A LOUCA
Ao descer do ônibus já deveriam ser
quase oito horas da noite. Estava escuro. O coletivo seguiu para o seu destino
pelo asfalto e eu ainda tinha que caminhar cerca de 2 km na estrada de chão até
chegar à chácara de meu irmão Gabriel, sua esposa e filhos. Ainda bem que havia
uma pequena lua para me ajudar a seguir pela estrada sinuosa.
Já conhecia bem o caminho. Antes do
meu irmão e sua família morarem nessa casa, meus pais já haviam morado com meus
dois irmãos menores e solteiros: Tadeu e Tiago. Quando Tadeu e Tiago foram
estudar na cidade, meus pais resolveram mudar-se também e ofereceram a chácara
para o Gabriel. Gostou da ideia e mudou-se com a família, pois adorava cuidar
das galinhas, patos, horta... Enfim, da vida no campo.
Encaixei bem a alça da mochila no
ombro, ergui a gola da jaqueta jeans
por causa do ar frio, meti as mãos nos bolsos e comecei a andar. De repente vi
um vulto bem do meu lado. Como não havia visto aquele rapaz? Ao perceber, ele
já estava ao meu lado ameaçando-me com uma faca.
- Aí dona! Passa a carteira! –
disse-me ele.
Virei meu rosto rapidamente para
ele, escancarei minha boca mostrando bem todos os dentes, soltando uma sonora e
estridente gargalhada, enquanto apontava o dedo indicador para sua cara.
O rapaz ficou me olhando meio
desconfiado.
Esbugalhei mais os olhos, mostrei
mais meus dentes, aumentei a gargalhada e me babei de tanto rir.
Junto a essa performance, eu falava ao rapaz, mas ele nada entendia porque eu
gargalhava junto com a fala: - Olha sua cara, moço! O que aconteceu? Credo!
Você não tem vergonha de sair para a rua com essa cara toda pintada? É branco?

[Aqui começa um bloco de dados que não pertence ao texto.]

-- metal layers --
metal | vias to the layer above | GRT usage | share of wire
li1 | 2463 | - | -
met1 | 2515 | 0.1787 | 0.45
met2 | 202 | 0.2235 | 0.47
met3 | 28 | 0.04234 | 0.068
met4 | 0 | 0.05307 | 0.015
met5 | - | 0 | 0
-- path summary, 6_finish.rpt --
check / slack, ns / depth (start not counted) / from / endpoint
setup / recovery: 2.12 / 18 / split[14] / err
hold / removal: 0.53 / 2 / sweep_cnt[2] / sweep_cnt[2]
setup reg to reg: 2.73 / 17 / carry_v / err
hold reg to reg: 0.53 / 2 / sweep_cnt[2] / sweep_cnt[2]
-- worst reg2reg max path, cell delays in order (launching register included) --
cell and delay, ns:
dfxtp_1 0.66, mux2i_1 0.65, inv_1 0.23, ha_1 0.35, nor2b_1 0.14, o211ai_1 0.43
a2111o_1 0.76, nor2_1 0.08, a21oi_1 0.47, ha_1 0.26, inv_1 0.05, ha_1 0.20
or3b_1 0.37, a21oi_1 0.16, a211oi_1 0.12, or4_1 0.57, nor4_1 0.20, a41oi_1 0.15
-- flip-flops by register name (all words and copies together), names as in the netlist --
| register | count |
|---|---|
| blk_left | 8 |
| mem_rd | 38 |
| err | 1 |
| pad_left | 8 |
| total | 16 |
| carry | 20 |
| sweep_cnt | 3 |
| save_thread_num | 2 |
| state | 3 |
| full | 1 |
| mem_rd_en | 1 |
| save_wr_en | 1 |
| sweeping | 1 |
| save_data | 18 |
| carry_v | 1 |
**src/hdl/pipeline_pkg.sv**
```systemverilog
package pipeline_pkg;

    // exception CSR addresses.
    localparam logic [13:0] CSR_CRMD   = 14'h000;
    localparam logic [13:0] CSR_PRMD   = 14'h001;
    localparam logic [13:0] CSR_ECFG   = 14'h004;
    localparam logic [13:0] CSR_ESTAT  = 14'h005;
    localparam logic [13:0] CSR_ERA    = 14'h006;
    localparam logic [13:0] CSR_BADV   = 14'h007;
    localparam logic [13:0] CSR_EENTRY = 14'h00c;
    localparam logic [13:0] CSR_TCFG   = 14'h041;
    localparam logic [13:0] CSR_TVAL   = 14'h042;
    localparam logic [13:0] CSR_TICLR  = 14'h044;

    localparam int          EXC_SLOTS = 6;
    localparam logic [31:0] BUBBLE_PC = 32'h0000_0100; // inserted bubbles carry this pc.
    localparam int          INT_W     = 12;

    typedef enum logic [5:0] {
        EXC_INT  = 6'h00,
        EXC_ADEF = 6'h08,
        EXC_ALE  = 6'h09,
        EXC_SYS  = 6'h0b,
        EXC_BRK  = 6'h0c,
        EXC_INE  = 6'h0d,
        EXC_IPE  = 6'h0e,
        EXC_NOP  = 6'h3f
    } exc_code_e;

    // the execute stage decodes the rest, only idle stalls the pipe here.
    typedef enum logic [7:0] {
        ALU_NOP  = 8'h00,
        ALU_ADD  = 8'h01,
        ALU_SUB  = 8'h02,
        ALU_AND  = 8'h03,
        ALU_OR   = 8'h04,
        ALU_IDLE = 8'h70
    } alu_op_e;

    typedef struct packed {
        logic pause_id;
        logic pause_dispatch;
        logic pause_ex;
        logic pause_mem;
    } pause_req_t;

    typedef struct packed {
        logic [31:0]                     pc;
        logic [EXC_SLOTS-1:0]            is_exception;
        exc_code_e [EXC_SLOTS-1:0]       exception_cause;
        logic [31:0]                     exception_addr;
        logic                            is_ertn;
        alu_op_e                         aluop;
    } mem_trap_t;

    typedef struct packed {
        logic        csr_write_en;
        logic [13:0] csr_write_addr;
        logic [31:0] csr_write_data;
    } csr_wr_t;

    typedef struct packed {
        logic [31:0]      era_pc;
        logic [31:0]      eentry_va;
        logic [INT_W-1:0] ecfg_lie;
        logic [INT_W-1:0] estat_is;
        logic             crmd_ie;
    } csr_view_t;

    typedef struct packed {
        logic        is_exception;
        exc_code_e   exception_cause;
        logic [31:0] exception_pc;
        logic [31:0] exception_addr;
    } trap_entry_t;

    typedef struct packed {
        logic [6:0] pause; // bit 0 is pc, bit 6 is wb.
        logic       exception_flush;
    } ctrl_t;

    typedef struct packed {
        logic [31:0] exception_new_pc;
        logic        is_interrupt;
    } ctrl_pc_t;

    // load is high in the cycle that TCFG is written with en set.
    typedef struct packed {
        logic        load;
        logic        en;
        logic        periodic;
        logic [29:0] init_val;
    } timer_cfg_t;

    function automatic logic csr_wr_hit(input csr_wr_t wr, input logic [13:0] addr);
        return wr.csr_write_en && (wr.csr_write_addr == addr);
    endfunction

    // interrupt vectors skip the reserved bit 10 of ECFG and ESTAT.
    function automatic logic [INT_W-1:0] int_field(input logic [31:0] data);
        return {data[12:11], data[9:0]};
    endfunction

    function automatic logic [31:0] int_word(input logic [INT_W-1:0] vec);
        return {19'b0, vec[11:10], 1'b0, vec[9:0]};
    endfunction

endpackage

```
**src/hdl/csr_file.sv**
```systemverilog
`timescale 1ns/1ps

module csr_file
    import pipeline_pkg::*;
(
    input  logic             clk,
    input  logic             rst_n_i,

    input  logic [13:0]      csr_raddr_i,
    input  csr_wr_t          csr_wr_i,
    input  trap_entry_t      trap_i,
    input  logic             ertn_i,
    input  logic [INT_W-1:0] int_pending_i,

    output logic [31:0]      csr_rdata_o,
    output csr_view_t        csr_view_o,
    output timer_cfg_t       timer_cfg_o,
    output logic             timer_clr_o
);

    logic [1:0]       crmd_plv_q;
    logic             crmd_ie_q;
    logic [1:0]       prmd_pplv_q;
    logic             prmd_pie_q;
    logic [INT_W-1:0] ecfg_lie_q;
    logic [INT_W-1:0] estat_is_q;
    exc_code_e        estat_ecode_q;
    logic [31:0]      era_q;
    logic [31:0]      badv_q;
    logic [31:0]      eentry_q;
    logic             tcfg_en_q;
    logic             tcfg_periodic_q;
    logic [29:0]      tcfg_init_q;

    logic [31:0]      wdata;
    logic             wr_tcfg;

    assign wdata = csr_wr_i.csr_write_data;
    assign wr_tcfg = csr_wr_hit(csr_wr_i, CSR_TCFG);
    assign timer_clr_o = csr_wr_hit(csr_wr_i, CSR_TICLR) && wdata[0];

    always_ff @(posedge clk or negedge rst_n_i) begin
        if (!rst_n_i) begin
            crmd_plv_q      <= 2'b00;
            crmd_ie_q       <= 1'b0;
            prmd_pplv_q     <= 2'b00;
            prmd_pie_q      <= 1'b0;
            ecfg_lie_q      <= '0;
            estat_ecode_q   <= EXC_INT;
            era_q           <= '0;
            badv_q          <= '0;
            eentry_q        <= '0;
            tcfg_en_q       <= 1'b0;
            tcfg_periodic_q <= 1'b0;
            tcfg_init_q     <= '0;
        end
        else begin
            if (csr_wr_hit(csr_wr_i, CSR_CRMD)) begin
                crmd_plv_q <= wdata[1:0];
                crmd_ie_q  <= wdata[2];
            end
            if (csr_wr_hit(csr_wr_i, CSR_PRMD)) begin
                prmd_pplv_q <= wdata[1:0];
                prmd_pie_q  <= wdata[2];
            end
            if (csr_wr_hit(csr_wr_i, CSR_ECFG)) begin
                ecfg_lie_q <= int_field(wdata);
            end
            if (csr_wr_hit(csr_wr_i, CSR_ERA)) begin
                era_q <= wdata;
            end
            if (csr_wr_hit(csr_wr_i, CSR_BADV)) begin
                badv_q <= wdata;
            end
            if (csr_wr_hit(csr_wr_i, CSR_EENTRY)) begin
                eentry_q <= wdata;
            end
            if (wr_tcfg) begin
                tcfg_en_q       <= wdata[0];
                tcfg_periodic_q <= wdata[1];
                tcfg_init_q     <= wdata[31:2];
            end

            // trap state is written last so it overrides a software write.
            if (trap_i.is_exception) begin
                prmd_pplv_q   <= crmd_plv_q;
                prmd_pie_q    <= crmd_ie_q;
                crmd_plv_q    <= 2'b00;
                crmd_ie_q     <= 1'b0;
                era_q         <= trap_i.exception_pc;
                estat_ecode_q <= trap_i.exception_cause;
                if (trap_i.exception_cause == EXC_ADEF || trap_i.exception_cause == EXC_ALE) begin
                    badv_q <= trap_i.exception_addr;
                end
            end
            else if (ertn_i) begin
                crmd_plv_q <= prmd_pplv_q;
                crmd_ie_q  <= prmd_pie_q;
            end
        end
    end

    // hardware and timer bits follow the sources, the two low bits belong to software.
    always_ff @(posedge clk or negedge rst_n_i) begin
        if (!rst_n_i) begin
            estat_is_q <= '0;
        end
        else begin
            estat_is_q[11]   <= int_pending_i[11] && !timer_clr_o;
            estat_is_q[10:2] <= int_pending_i[10:2];
            if (csr_wr_hit(csr_wr_i, CSR_ESTAT)) begin
                estat_is_q[1:0] <= wdata[1:0];
            end
        end
    end

    always_comb begin
        case (csr_raddr_i)
            CSR_CRMD:   csr_rdata_o = {29'b0, crmd_ie_q, crmd_plv_q};
            CSR_PRMD:   csr_rdata_o = {29'b0, prmd_pie_q, prmd_pplv_q};
            CSR_ECFG:   csr_rdata_o = int_word(ecfg_lie_q);
            CSR_ESTAT:  csr_rdata_o = int_word(estat_is_q) | {10'b0, estat_ecode_q, 16'b0};
            CSR_ERA:    csr_rdata_o = era_q;
            CSR_BADV:   csr_rdata_o = badv_q;
            CSR_EENTRY: csr_rdata_o = eentry_q;
            CSR_TCFG:   csr_rdata_o = {tcfg_init_q, tcfg_periodic_q, tcfg_en_q};
            CSR_TVAL:   csr_rdata_o = {tcfg_init_q, 2'b00}; // the live count sits in int_source.
            default:    csr_rdata_o = 32'b0;
        endcase
    end

    assign csr_view_o = '{
        era_pc:    era_q,
        eentry_va: eentry_q,
        ecfg_lie:  ecfg_lie_q,
        estat_is:  estat_is_q,
        crmd_ie:   crmd_ie_q
    };

    // the timer sees a TCFG write in its own cycle so that it loads at the same edge.
    assign timer_cfg_o = '{
        load:     wr_tcfg && wdata[0],
        en:       wr_tcfg ? wdata[0] : tcfg_en_q,
        periodic: wr_tcfg ? wdata[1] : tcfg_periodic_q,
        init_val: wr_tcfg ? wdata[31:2] : tcfg_init_q
    };

endmodule

```
**src/hdl/int_source.sv**
```systemverilog
`timescale 1ns/1ps

module int_source
    import pipeline_pkg::*;
(
    input  logic             clk,
    input  logic             rst_n_i,

    input  logic [7:0]       hw_int_i,
    input  timer_cfg_t       timer_cfg_i,
    input  logic             timer_clr_i,

    output logic [INT_W-1:0] int_pending_o
);

    logic [7:0]  hw_meta_q;
    logic [7:0]  hw_sync_q;
    logic [29:0] cnt_q;
    logic        running_q;
    logic        timer_pend_q;
    logic        expire;

    // the hardware lines come from other clock domains.
    always_ff @(posedge clk or negedge rst_n_i) begin
        if (!rst_n_i) begin
            hw_meta_q <= '0;
            hw_sync_q <= '0;
        end
        else begin
            hw_meta_q <= hw_int_i;
            hw_sync_q <= hw_meta_q;
        end
    end

    assign expire = running_q && timer_cfg_i.en && (cnt_q == '0);

    always_ff @(posedge clk or negedge rst_n_i) begin
        if (!rst_n_i) begin
            cnt_q     <= '0;
            running_q <= 1'b0;
        end
        else if (timer_cfg_i.load) begin
            cnt_q     <= timer_cfg_i.init_val;
            running_q <= 1'b1;
        end
        else if (!timer_cfg_i.en) begin
            running_q <= 1'b0; // clearing en stops the count where it is.
        end
        else if (expire) begin
            if (timer_cfg_i.periodic) begin
                cnt_q <= timer_cfg_i.init_val;
            end
            else begin
                running_q <= 1'b0;
            end
        end
        else if (running_q) begin
            cnt_q <= cnt_q - 30'd1;
        end
    end

    // a new expiry beats a clear in the same cycle.
    always_ff @(posedge clk or negedge rst_n_i) begin
        if (!rst_n_i) begin
            timer_pend_q <= 1'b0;
        end
        else begin
            timer_pend_q <= expire || (timer_pend_q && !timer_clr_i);
        end
    end

    // expire is passed straight on so ESTAT catches it one edge after zero.
    assign int_pending_o = {timer_pend_q || expire, 1'b0, hw_sync_q, 2'b00};

endmodule

```
**src/hdl/trap_ctrl.sv**
```systemverilog
`timescale 1ns/1ps

module trap_ctrl
    import pipeline_pkg::*;
(
    input  pause_req_t  pause_req_i,
    input  mem_trap_t   mem_i,
    input  csr_wr_t     csr_wr_i,
    input  csr_view_t   csr_view_i,

    output ctrl_t       ctrl_o,
    output ctrl_pc_t    ctrl_pc_o,
    output trap_entry_t trap_o,
    output logic        ertn_o
);

    logic [31:0]      era_cur;
    logic [31:0]      eentry_cur;
    logic [INT_W-1:0] ecfg_lie_cur;
    logic [INT_W-1:0] estat_is_cur;
    logic             crmd_ie_cur;

    logic [INT_W-1:0] int_vec;
    logic             is_interrupt;
    logic             not_bubble;
    logic             has_trap;
    exc_code_e        cause;
    logic             pause_idle;
    logic [6:0]       pause;

    // a write-back CSR write in this cycle overrides the registered copy.
    assign era_cur = csr_wr_hit(csr_wr_i, CSR_ERA) ?
                     csr_wr_i.csr_write_data : csr_view_i.era_pc;
    assign eentry_cur = csr_wr_hit(csr_wr_i, CSR_EENTRY) ?
                        csr_wr_i.csr_write_data : csr_view_i.eentry_va;
    assign ecfg_lie_cur = csr_wr_hit(csr_wr_i, CSR_ECFG) ?
                          int_field(csr_wr_i.csr_write_data) : csr_view_i.ecfg_lie;
    assign estat_is_cur = csr_wr_hit(csr_wr_i, CSR_ESTAT) ?
                          int_field(csr_wr_i.csr_write_data) : csr_view_i.estat_is;
    assign crmd_ie_cur = csr_wr_hit(csr_wr_i, CSR_CRMD) ?
                         csr_wr_i.csr_write_data[2] : csr_view_i.crmd_ie;

    assign int_vec = crmd_ie_cur ? (ecfg_lie_cur & estat_is_cur) : '0;
    assign is_interrupt = |int_vec;

    assign not_bubble = (mem_i.pc != BUBBLE_PC);
    assign has_trap = not_bubble && (|mem_i.is_exception);

    // an ertn that also carries an exception is treated as the exception.
    assign ertn_o = not_bubble && mem_i.is_ertn && !has_trap;

    // the highest numbered slot is the oldest stage and wins.
    always_comb begin
        cause = EXC_NOP;
        for (int i = 0; i < EXC_SLOTS; i++) begin
            if (mem_i.is_exception[i]) begin
                cause = mem_i.exception_cause[i];
            end
        end
    end

    assign trap_o = '{
        is_exception:    has_trap,
        exception_cause: has_trap ? cause : EXC_NOP,
        exception_pc:    mem_i.pc,
        exception_addr:  mem_i.exception_addr
    };

    assign pause_idle = (mem_i.aluop == ALU_IDLE) && !is_interrupt; // idle waits for an interrupt.

    always_comb begin
        if (pause_req_i.pause_id) begin
            pause = 7'b0000111;
        end
        else if (pause_req_i.pause_dispatch) begin
            pause = 7'b0001111;
        end
        else if (pause_req_i.pause_ex) begin
            pause = 7'b0011111;
        end
        else if (pause_req_i.pause_mem || pause_idle) begin
            pause = 7'b0111111;
        end
        else begin
            pause = 7'b0000000;
        end
    end

    assign ctrl_o = '{
        pause:           pause,
        exception_flush: has_trap || ertn_o
    };

    assign ctrl_pc_o = '{
        exception_new_pc: ertn_o ? era_cur : eentry_cur,
        is_interrupt:     is_interrupt
    };

endmodule

```
**src/hdl/trap_ctrl_top.sv**
```systemverilog
`timescale 1ns/1ps

module trap_ctrl_top
    import pipeline_pkg::*;
(
    input  logic        clk,
    input  logic        rst_n_i,

    input  pause_req_t  pause_req_i,
    input  mem_trap_t   mem_i,
    input  csr_wr_t     csr_wr_i,
    input  logic [13:0] csr_raddr_i,
    input  logic [7:0]  hw_int_i,

    output ctrl_t       ctrl_o,
    output ctrl_pc_t    ctrl_pc_o,
    output logic [31:0] csr_rdata_o
);

    csr_view_t        csr_view;
    trap_entry_t      trap_entry;
    logic             ertn;
    timer_cfg_t       timer_cfg;
    logic             timer_clr;
    logic [INT_W-1:0] int_pending;

    // the write-back write reaches both blocks, csr_file stores it and trap_ctrl forwards it.
    trap_ctrl trap_ctrl_i (
        .pause_req_i (pause_req_i),
        .mem_i       (mem_i),
        .csr_wr_i    (csr_wr_i),
        .csr_view_i  (csr_view),
        .ctrl_o      (ctrl_o),
        .ctrl_pc_o   (ctrl_pc_o),
        .trap_o      (trap_entry),
        .ertn_o      (ertn)
    );

    csr_file csr_file_i (
        .clk           (clk),
        .rst_n_i       (rst_n_i),
        .csr_raddr_i   (csr_raddr_i),
        .csr_wr_i      (csr_wr_i),
        .trap_i        (trap_entry),
        .ertn_i        (ertn),
        .int_pending_i (int_pending),
        .csr_rdata_o   (csr_rdata_o),
        .csr_view_o    (csr_view),
        .timer_cfg_o   (timer_cfg),
        .timer_clr_o   (timer_clr)
    );

    int_source int_source_i (
        .clk           (clk),
        .rst_n_i       (rst_n_i),
        .hw_int_i      (hw_int_i),
        .timer_cfg_i   (timer_cfg),
        .timer_clr_i   (timer_clr),
        .int_pending_o (int_pending)
    );

endmodule

```
**config.mk**
```make
export PLATFORM = sky130hd
export DESIGN_NAME = trap_ctrl_top
export DESIGN_NICKNAME = d
export VERILOG_FILES = /design/src/hdl/pipeline_pkg.sv /design/src/hdl/csr_file.sv /design/src/hdl/int_source.sv /design/src/hdl/trap_ctrl.sv /design/src/hdl/trap_ctrl_top.sv
export SDC_FILE = /design/constraint.sdc
export NUM_CORES = 1
export LEC_CHECK = 0
export BUFFER_PORTS_ARGS = -buffer_cell sky130_fd_sc_hd__buf_2
export CAP_MARGIN = 20
export CORE_AREA = 2 2 146 148
export DETAILED_ROUTE_END_ITERATION = 8
export DIE_AREA = 0 0 148 150
export GPL_TIMING_DRIVEN = 0
export PLACE_DENSITY = 0.81
export SLEW_MARGIN = 20
export SYNTH_ARGS = -nofsm -noshare
export SYNTH_HDL_FRONTEND = slang
export SYNTH_SLANG_ARGS = --single-unit
```
**constraint.sdc**
```tcl
create_clock -name clk -period 3.5 [get_ports clk]
set_clock_uncertainty 0.1 [all_clocks]
set_input_delay 0.175 -clock clk [delete_from_list [all_inputs] [get_ports clk]]
set_output_delay 0.175 -clock clk [all_outputs]
set_load 0.01 [all_outputs]
```
==> results of run 1 <==
metrics by stage:
stage	setup TNS (ns)	util [%]	area [sq um]	std cells
final	-0.0130	73.0	15100	1821
after global routing	0	73.0	15100	1820
after CTS	0	72.9	15100	1819
after detailed placement	-0.0493	62.3	12900	1640
after global placement	-300.19	62.0	12800	1638
after floorplan	0	-	11200	1109
placed cells by master, fill, tap and decap left out, types with 3 or more instances in the layout:
| cell | count |
|---|---|
| buf_2 | 264 |
| dfrtp_1 | 211 |
| mux2_2 | 147 |
| dlygate4sd3_1 | 138 |
| a21oi_1 | 113 |
| nand2_1 | 98 |
| nor2_1 | 84 |
| clkbuf_1 | 51 |
| o21ai_0 | 48 |
| a22oi_1 | 42 |
| nand3_1 | 40 |
| mux2i_1 | 40 |
| a222oi_1 | 26 |
| clkbuf_16 | 23 |
| nor4_1 | 19 |
| nand4_1 | 19 |
| inv_1 | 14 |
| o21a_1 | 14 |
| nor3_1 | 12 |
| nand2b_1 | 11 |
| clkbuf_8 | 9 |
| o22ai_1 | 8 |
| nor4b_1 | 6 |
| and3_1 | 6 |
| o21ai_1 | 6 |
| buf_1 | 6 |
| a21o_1 | 6 |
| buf_6 | 5 |
| nor2b_1 | 4 |
| a22o_1 | 4 |
| clkbuf_2 | 4 |
| a21boi_0 | 4 |
| or4_1 | 4 |
| buf_4 | 4 |
| or3_1 | 3 |
| clkinvlp_4 | 3 |
routing by layer:
| layer | global-route usage, % | up-vias | share of wire (%) |
|---|---|---|---|
| met3 | 7.71 | 259 | 11 |
| met5 | 0 | - | 0.025 |
| met2 | 65.0 | 972 | 47 |
| met1 | 45.6 | 5596 | 35 |
| met4 | 22.4 | 2 | 6.8 |
| li1 | - | 4958 | - |
power breakdown:
group          total [uW]  switching [uW]  internal [uW]  leakage [uW]
combinational         889             373            516       0.00440
sequential           2760             126           2640       0.00271
clock                2570            1030           1540      0.000387
final cells by class:
type	instances	area, sq um	area share, %
Sequential cell	211	5280	34.9
Timing Repair Buffer	394	2720	18.0
Clock inverter	7	92.6	0.613
Inverter	14	52.6	0.348
Clock buffer	34	707	4.68
Tap cell	275	344	2.28
Antenna cell	2	5.00	0.0331
Buffer	79	368	2.43
Multi-Input combinational cell	805	5540	36.7
sequential cells by signal (all words and copies together) (netlist names), 2 cells and up:
signal	flops
int_source_i.cnt_q	30
csr_file_i.ecfg_lie_q	12
csr_file_i.crmd_plv_q	2
csr_file_i.badv_q	32
csr_file_i.prmd_pplv_q	2
csr_file_i.estat_is_q	11
csr_file_i.estat_ecode_q	6
csr_file_i.tcfg_init_q	30
csr_file_i.eentry_q	32
csr_file_i.era_q	32
int_source_i.hw_meta_q	8
int_source_i.hw_sync_q	8
synthesized netlist by cell type, drive strengths merged, types with 3 or more instances:
cell and n:
a22oi 42, clkbuf 51, nor3 12, nor4 23, nor2 84, buf 28
o21ai 54, nand4 20, nand2b 11, o21a 14, mux2 147, or3 3
and3 6, nand3 40, a21boi 5, a22o 4, mux2i 40, a21oi 115
nand2 98, o22ai 8, or4 4, inv 14, dfrtp 211, nor4b 7
nor2b 4, a222oi 26, a21o 6
worst reg2reg max path: cells and delay by family (launching register included):
family	cells	cell delay [ns]
AND/OR/NAND/NOR	4	1.58
AO/OA/AOI/OAI	3	0.45
buffers and inverters	3	0.59
flip-flops	1	0.42
logic make-up after synthesis:
kind of cell | Yosys count
simple gates | 322
compound gates | 293
flops | 211
mux | 187
buf+inv | 93
fa+ha+maj | 1
other cells | 1
xor+xnor | 1
repair_timing:
action | in CTS | in global routing
resized for setup | 1 | 9
endpoints found under the hold margin | 218 | 0
setup buffers | 0 | 0
setup endpoints to repair | 2 | 32
hold buffers | 138 | 0
worst min path at each step:
stage	start	endpoint	depth (start not counted)
final	mem_i[75]	csr_file_i.estat_ecode_q[4]$_DFFE_PN0N_	4
after global routing	mem_i[75]	csr_file_i.estat_ecode_q[4]$_DFFE_PN0N_	4
after CTS	mem_i[65]	csr_file_i.estat_ecode_q[0]$_DFFE_PN0N_	5
after detailed placement	rst_n_i	csr_file_i.badv_q[6]$_DFF_PN0_	1
after global placement	hw_int_i[7]	int_source_i.hw_meta_q[7]$_DFF_PN0_	1
after floorplan	rst_n_i	csr_file_i.badv_q[0]$_DFF_PN0_	0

Vermelho? Verde? Branco, vermelho e verde? Tudo misturado? Não estou
conseguindo entender! Pode me explicar?
Rapidamente emendei a fala com um
tom bem alto, não lhe dando chance de responder: - Não estou acreditando no que
estou vendo! E ainda tem a cara de pau de vir conversar comigo com essa cara
toda manchada ou pintada? Você não viu que estava assim? Ninguém avisou? Escuta
aqui, cara, você não tem amigos, não?
Nessa altura já não estava mais
gargalhando, mas meus olhos continuavam esbugalhados e com meus dentes à
mostra: - Infelizmente não tenho espelho aqui. Vem comigo! Segue-me! Vou
conseguir emprestado um espelho e você mesmo poderá ver que não estou
exagerando!
Fui caminhando e levando o rapaz
comigo, mas sempre sem parar de falar: - Ah, todos falam que sou louca, mas não
é loucura! Não estou inventando isso! Você mesmo verá com o espelho. Dizem que
não estou louca, que já estou curada, mas como posso estar curada, se nunca fui
louca? Curada do quê? Quando estou muito alterada como agora, eles vêm com aquelas
agulhas enormes e picam meus braços. Olha só meus braços como estão cheios de
picadas.
Nesse momento tentei puxar a manga
da jaqueta jeans para cima, mas não
consegui. A performance continuou e a caminhada pela estradinha de chão
também. Já havíamos percorrido quase a metade do caminho:
- Até que você não é de se jogar
fora. Está meio “passado”, desarrumado, desajeitado, mas acho que, para
começar, um banho resolve em parte. E esse cabelo? Quanto tempo faz que não
passa por um corte e uma lavada? Não! Não vem me dizer que não tem dinheiro!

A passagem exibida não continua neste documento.